Yo entonces no me daba cuenta pero ahora recuerdo que en aquel trozo de sierra, había mucho analfabetismo. En el Carrascal hubo escuela, en Cañá Morales, también pero en la Vega de Hornos, aquello estaba abandonado. No había nadie capaz de escribir y de leer una letra. El problema grave surgió entonces: cuando se fueron los soldados a la guerra. Nadie sabía leer una carta ni contestarla. Las madres llorando con las cartas en las manos. Ahora me doy cuenta que mi madre y mi abuela realizaron una gran tarea en este terreno. Porque ellas eran las que escribían y leían todas las cartas. Mi madre les decía: “No apuraros, que las cartas se leen y se contestan. No “apuraros”. Pero sí os digo, que esto sirva de ejemplo para que veáis lo interesante que es aprender a leer y escribir”.
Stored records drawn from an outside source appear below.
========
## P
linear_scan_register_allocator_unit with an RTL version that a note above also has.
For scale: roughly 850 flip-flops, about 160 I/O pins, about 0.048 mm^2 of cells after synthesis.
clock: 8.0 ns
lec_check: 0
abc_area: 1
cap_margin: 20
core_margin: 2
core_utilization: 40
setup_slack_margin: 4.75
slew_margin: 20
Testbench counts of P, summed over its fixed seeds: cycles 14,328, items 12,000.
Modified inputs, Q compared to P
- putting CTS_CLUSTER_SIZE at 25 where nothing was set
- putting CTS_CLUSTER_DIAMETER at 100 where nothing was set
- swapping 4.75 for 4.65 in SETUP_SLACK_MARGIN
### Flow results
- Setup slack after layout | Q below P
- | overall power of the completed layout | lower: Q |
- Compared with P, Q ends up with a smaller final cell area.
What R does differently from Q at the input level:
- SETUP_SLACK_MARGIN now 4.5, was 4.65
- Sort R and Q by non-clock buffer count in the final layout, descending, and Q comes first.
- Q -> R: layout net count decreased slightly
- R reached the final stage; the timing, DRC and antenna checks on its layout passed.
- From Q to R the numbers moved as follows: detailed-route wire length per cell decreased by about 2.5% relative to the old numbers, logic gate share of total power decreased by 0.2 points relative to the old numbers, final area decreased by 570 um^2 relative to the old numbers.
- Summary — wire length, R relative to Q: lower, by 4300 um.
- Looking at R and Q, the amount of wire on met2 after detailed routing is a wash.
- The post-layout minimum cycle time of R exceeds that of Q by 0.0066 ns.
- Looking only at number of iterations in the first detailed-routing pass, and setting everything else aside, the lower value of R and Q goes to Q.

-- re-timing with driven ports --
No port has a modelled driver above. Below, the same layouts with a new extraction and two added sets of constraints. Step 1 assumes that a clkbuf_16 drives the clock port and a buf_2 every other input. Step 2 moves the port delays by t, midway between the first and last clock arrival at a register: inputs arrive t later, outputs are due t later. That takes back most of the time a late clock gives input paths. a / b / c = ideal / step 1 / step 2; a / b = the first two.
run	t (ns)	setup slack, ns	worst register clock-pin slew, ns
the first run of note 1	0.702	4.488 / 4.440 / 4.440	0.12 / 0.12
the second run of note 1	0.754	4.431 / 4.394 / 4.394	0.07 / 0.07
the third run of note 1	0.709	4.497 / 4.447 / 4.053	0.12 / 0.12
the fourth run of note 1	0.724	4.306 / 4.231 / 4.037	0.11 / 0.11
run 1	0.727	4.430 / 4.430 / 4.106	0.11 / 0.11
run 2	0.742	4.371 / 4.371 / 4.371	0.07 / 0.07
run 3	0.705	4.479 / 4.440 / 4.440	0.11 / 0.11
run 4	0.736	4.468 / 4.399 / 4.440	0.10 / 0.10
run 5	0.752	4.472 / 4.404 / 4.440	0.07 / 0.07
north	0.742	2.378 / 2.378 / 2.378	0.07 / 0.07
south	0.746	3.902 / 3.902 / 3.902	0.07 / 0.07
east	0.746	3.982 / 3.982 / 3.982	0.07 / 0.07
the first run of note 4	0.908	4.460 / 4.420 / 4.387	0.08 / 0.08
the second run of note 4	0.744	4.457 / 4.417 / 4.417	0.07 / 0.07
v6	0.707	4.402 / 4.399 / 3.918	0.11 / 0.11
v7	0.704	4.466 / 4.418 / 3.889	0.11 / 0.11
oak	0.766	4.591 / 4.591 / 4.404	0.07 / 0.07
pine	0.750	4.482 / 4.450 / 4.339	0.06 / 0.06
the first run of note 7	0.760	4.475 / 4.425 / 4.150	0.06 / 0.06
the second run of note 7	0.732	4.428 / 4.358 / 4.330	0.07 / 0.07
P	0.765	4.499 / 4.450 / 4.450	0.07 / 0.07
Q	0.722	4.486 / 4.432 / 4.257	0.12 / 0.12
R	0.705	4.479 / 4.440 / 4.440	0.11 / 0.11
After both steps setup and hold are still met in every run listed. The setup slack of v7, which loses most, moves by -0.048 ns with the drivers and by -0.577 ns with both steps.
Tampoco por aquellos días yo me daba cuenta que cada vez que nosotros escribíamos una carta a un soldado, nos comunicábamos con muchos más. Los muchachos de aquella Vega mía casi ninguno, por no decir ninguno, sabía escribir. Por eso a ellos le escribían sus compañeros. A la Vega llegaban cartas, algunas con letras muy bonicas, que se notaban que eran de muchachos que sabían escribir bien. Pero llegaban otras cartas con letras como la mía. Letras pobreticas que también costaban mucho trabajo leerlas. A mí me decía siempre mi madre: “Haz la letra grandecica para que la puedan leer bien”.
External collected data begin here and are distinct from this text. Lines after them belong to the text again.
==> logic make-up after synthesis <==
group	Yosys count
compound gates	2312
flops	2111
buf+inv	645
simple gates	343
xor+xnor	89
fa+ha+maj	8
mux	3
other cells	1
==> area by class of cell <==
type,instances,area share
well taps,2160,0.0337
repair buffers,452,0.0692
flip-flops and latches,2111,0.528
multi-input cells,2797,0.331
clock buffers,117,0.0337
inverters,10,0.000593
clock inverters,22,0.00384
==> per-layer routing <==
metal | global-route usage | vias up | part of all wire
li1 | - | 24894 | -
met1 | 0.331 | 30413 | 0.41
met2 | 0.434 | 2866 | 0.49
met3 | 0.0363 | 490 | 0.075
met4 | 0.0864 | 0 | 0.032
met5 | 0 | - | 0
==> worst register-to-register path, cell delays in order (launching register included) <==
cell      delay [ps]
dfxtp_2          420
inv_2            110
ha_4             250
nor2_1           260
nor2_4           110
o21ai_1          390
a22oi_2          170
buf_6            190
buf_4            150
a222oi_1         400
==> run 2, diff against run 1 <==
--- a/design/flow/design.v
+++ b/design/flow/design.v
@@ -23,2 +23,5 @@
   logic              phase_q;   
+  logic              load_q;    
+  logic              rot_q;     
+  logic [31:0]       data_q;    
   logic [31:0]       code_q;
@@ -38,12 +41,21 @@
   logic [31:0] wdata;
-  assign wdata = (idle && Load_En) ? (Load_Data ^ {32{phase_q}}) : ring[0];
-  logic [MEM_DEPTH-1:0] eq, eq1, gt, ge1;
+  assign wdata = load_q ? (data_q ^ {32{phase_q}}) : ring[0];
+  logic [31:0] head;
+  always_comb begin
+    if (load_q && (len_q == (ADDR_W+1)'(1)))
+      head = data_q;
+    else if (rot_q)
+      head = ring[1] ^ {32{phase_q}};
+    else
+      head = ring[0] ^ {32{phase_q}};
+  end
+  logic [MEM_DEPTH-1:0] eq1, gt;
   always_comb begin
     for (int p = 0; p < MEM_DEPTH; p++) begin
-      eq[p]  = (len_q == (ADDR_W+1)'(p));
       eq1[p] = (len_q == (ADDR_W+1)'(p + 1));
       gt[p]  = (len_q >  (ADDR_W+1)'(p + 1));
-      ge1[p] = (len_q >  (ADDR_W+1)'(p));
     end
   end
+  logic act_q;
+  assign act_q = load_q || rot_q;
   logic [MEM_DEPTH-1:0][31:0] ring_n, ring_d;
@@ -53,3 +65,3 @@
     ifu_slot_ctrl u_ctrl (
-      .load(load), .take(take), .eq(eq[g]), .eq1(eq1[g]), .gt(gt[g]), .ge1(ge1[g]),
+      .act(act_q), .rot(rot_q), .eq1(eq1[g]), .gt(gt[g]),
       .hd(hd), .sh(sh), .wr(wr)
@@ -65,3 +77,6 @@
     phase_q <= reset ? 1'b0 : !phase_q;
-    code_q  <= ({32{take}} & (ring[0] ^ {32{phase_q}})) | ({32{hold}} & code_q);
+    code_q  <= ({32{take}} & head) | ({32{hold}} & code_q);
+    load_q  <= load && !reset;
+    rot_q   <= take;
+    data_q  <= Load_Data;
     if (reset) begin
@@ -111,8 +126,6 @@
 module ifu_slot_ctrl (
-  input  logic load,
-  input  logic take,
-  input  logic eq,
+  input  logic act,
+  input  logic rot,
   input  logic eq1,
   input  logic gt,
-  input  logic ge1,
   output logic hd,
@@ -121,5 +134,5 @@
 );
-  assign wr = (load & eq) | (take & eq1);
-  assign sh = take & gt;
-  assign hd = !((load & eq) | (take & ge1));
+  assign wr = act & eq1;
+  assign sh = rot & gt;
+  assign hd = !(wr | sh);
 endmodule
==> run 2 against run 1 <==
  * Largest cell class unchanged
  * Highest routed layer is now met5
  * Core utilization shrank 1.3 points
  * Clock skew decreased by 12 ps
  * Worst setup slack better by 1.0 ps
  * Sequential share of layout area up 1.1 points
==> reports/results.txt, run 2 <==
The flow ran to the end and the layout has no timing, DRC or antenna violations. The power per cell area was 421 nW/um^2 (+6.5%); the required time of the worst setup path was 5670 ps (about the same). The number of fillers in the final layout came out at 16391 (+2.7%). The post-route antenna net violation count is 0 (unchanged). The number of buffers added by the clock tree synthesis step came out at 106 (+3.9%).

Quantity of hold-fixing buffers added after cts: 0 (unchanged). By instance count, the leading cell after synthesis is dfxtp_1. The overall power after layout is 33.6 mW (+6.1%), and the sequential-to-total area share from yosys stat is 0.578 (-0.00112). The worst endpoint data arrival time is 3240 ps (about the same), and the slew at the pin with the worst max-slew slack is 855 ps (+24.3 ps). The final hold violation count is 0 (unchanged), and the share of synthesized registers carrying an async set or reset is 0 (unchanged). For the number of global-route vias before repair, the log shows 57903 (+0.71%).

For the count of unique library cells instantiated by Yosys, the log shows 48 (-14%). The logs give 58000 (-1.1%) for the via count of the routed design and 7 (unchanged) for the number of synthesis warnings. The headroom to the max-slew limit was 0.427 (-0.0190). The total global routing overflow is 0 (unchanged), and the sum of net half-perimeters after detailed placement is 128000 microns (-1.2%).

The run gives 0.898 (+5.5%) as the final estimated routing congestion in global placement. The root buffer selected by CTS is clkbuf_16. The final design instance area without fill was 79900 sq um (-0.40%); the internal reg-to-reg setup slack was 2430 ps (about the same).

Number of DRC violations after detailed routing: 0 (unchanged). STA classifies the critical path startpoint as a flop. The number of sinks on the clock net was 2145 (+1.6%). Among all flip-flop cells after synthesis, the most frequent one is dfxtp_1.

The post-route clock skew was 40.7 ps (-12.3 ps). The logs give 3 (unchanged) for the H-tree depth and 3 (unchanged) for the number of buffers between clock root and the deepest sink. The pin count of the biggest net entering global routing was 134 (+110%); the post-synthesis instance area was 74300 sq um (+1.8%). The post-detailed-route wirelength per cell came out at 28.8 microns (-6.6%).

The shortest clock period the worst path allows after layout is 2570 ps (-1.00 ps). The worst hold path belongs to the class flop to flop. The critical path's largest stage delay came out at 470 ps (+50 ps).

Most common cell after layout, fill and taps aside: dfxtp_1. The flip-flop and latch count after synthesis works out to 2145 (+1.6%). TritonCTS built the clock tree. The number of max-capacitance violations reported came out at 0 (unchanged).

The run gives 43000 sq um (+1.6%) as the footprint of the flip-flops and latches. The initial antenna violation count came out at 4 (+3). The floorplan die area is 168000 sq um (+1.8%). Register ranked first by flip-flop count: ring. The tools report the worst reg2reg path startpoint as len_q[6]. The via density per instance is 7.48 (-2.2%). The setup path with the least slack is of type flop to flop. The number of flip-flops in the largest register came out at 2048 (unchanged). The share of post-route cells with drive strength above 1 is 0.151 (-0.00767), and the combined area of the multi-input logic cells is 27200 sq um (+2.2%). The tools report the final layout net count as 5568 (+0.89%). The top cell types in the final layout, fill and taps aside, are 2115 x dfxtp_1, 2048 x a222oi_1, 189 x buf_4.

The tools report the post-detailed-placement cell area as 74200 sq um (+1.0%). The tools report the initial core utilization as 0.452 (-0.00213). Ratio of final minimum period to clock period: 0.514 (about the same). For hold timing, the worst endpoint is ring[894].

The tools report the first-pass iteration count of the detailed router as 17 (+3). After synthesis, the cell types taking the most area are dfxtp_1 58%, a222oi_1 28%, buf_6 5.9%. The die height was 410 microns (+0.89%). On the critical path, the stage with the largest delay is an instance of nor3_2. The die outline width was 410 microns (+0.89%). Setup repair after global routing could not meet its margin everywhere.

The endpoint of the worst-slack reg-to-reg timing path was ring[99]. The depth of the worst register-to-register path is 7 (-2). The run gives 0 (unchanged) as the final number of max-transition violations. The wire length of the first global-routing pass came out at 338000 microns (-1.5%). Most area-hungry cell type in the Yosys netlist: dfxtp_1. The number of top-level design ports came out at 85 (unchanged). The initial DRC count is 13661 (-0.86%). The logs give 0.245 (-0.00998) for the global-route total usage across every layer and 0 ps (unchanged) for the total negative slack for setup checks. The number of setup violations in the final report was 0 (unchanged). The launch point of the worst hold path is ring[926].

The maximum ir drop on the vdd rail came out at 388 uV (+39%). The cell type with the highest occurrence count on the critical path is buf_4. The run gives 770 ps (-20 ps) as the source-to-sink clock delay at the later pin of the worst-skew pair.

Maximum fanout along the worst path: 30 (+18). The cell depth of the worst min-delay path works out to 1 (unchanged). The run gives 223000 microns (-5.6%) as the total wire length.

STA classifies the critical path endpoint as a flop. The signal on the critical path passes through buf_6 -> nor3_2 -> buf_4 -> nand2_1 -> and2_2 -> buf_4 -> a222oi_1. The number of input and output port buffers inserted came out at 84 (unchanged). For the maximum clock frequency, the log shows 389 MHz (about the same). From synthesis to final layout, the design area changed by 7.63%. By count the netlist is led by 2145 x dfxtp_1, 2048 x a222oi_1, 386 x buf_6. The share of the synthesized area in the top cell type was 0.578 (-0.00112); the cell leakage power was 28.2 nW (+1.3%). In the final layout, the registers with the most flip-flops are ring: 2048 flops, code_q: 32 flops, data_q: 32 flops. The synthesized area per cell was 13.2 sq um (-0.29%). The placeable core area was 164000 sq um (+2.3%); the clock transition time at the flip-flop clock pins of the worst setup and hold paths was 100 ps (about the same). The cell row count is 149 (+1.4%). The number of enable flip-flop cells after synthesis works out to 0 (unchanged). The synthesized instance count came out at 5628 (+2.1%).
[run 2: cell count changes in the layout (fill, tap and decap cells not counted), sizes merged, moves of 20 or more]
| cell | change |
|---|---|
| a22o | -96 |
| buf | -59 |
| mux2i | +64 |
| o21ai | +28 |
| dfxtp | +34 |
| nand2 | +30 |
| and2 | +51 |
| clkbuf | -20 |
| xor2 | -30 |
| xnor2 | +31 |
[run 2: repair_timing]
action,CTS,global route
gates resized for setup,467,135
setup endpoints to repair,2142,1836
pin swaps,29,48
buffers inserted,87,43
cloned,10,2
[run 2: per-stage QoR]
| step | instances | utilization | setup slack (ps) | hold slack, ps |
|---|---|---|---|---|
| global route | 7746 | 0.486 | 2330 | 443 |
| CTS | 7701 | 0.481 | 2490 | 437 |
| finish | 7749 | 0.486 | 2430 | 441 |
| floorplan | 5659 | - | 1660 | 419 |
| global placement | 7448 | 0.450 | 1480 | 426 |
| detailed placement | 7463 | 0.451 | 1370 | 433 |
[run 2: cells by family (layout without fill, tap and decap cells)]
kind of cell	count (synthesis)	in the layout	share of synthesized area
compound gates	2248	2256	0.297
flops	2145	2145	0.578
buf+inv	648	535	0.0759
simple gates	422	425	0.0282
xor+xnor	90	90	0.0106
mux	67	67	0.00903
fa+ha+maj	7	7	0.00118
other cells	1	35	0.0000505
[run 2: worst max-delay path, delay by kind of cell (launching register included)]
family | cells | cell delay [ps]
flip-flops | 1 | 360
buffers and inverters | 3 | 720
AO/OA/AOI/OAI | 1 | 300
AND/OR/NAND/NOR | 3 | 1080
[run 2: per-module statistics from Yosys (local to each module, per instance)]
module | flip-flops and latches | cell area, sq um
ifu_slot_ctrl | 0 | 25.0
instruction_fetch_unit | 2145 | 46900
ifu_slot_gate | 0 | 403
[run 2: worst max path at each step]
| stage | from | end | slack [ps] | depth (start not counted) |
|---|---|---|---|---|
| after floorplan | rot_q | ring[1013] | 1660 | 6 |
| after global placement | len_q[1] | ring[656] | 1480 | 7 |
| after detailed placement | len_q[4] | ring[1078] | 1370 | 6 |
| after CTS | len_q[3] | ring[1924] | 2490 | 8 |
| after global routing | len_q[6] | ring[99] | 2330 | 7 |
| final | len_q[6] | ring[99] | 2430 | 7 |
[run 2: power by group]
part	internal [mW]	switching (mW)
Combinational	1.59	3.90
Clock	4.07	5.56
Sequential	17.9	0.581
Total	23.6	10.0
Escribíamos no con bolígrafos, que entonces no existían, sino con tintero y pluma. Eran unas plumas metálicas que se engastaban en un palillero de madera y mojábamos en tinteros con tintas y así escribíamos las cartas. Yo que no escribía muy bien y, además, echaba muchos borrones, te puedes imaginar cómo eran las cartas que salían de mis manos. Algunos chiquitillos, y eso que tenía mucho cuidado pero otros sí eran grandes de verdad. Y un día, se me volcó el tintero y se me manchó todo el papel. ¡Vaya borrón que salió en la carta! Aquello más que borrón parecía un mapa.

Estaba aquel día allí Eusebio el correo esperando a que terminara de escribir para llevarse la carta. Y yo al ver lo que me pasó, rompí a llorar. Me dio mucha pena ver que había manchado la carta. Era de la mujer del Maestro Parras, Francisca, la mujer que no sabía rezar el rosario y decía: “que no les pase nada, que no les pase nada”. Una mujer bondadosísima. Al ver que lloraba por la carta me abrazó, me besaba y me decía: “No llores, si la carta está así más bonica”. ¡Ay que ver la bondad de la mujer que en vez de regañarme lo que hizo fue darme ánimo!

Entonces mi madre, para que Eusebio el correo no se entretuviera más, escribió una nota aparte diciendo: “Que perdones a la niña que es que se le ha volcado el tintero y no hemos podido escribir la carta de nuevo porque el correo está esperando. Pero es que es una niña que no tiene todavía siete años. Perdónala”. Y cuando vino la contestación, decía: “Un beso muy grande para la niña de los borrones. Que siga escribiendo ella que le entendemos muy bien. Que no se apure por los borrones”. Esa fue la contestación que venía. Y ahora me acuerdo yo y digo: “¡Cómo se hacían ellos cargo de que era una criaturica la que escribía las cartas”.

Pero de aquel incidente del borrón en la carta salió algo bueno. A otro día, Eusebio me trajo una pluma nueva. No sé si la compraría en el estanco de Félix Hoyo o en la tienda de Pedro de la Gregoria que es donde vendían estas cosas. Pero aquel hombre tuvo el detalle de llevarme una pluma nueva y al dármela me dijo: “Toma hija mía, para que escribas las cartas a los soldados y te salgan sin borrones”. Mira qué recuerdos tan bonitos me quedan de aquello.

Mi madre era muy previsora y llegó a pensar que con la escasez que se estaba produciendo de algunas cosas por causa de la guerra, era preciso prevenirse y se preocupó de que en la Vega nunca faltara papel, tinta y sellos para escribir a los soldados. Y algunas madres, cuando les escribían a sus hijos, dentro de la carta, metían sellos para que ellos pudieran contestar sin problemas. Esto lo hacían porque pensaban que podrían tener dificultades en encontrar este material.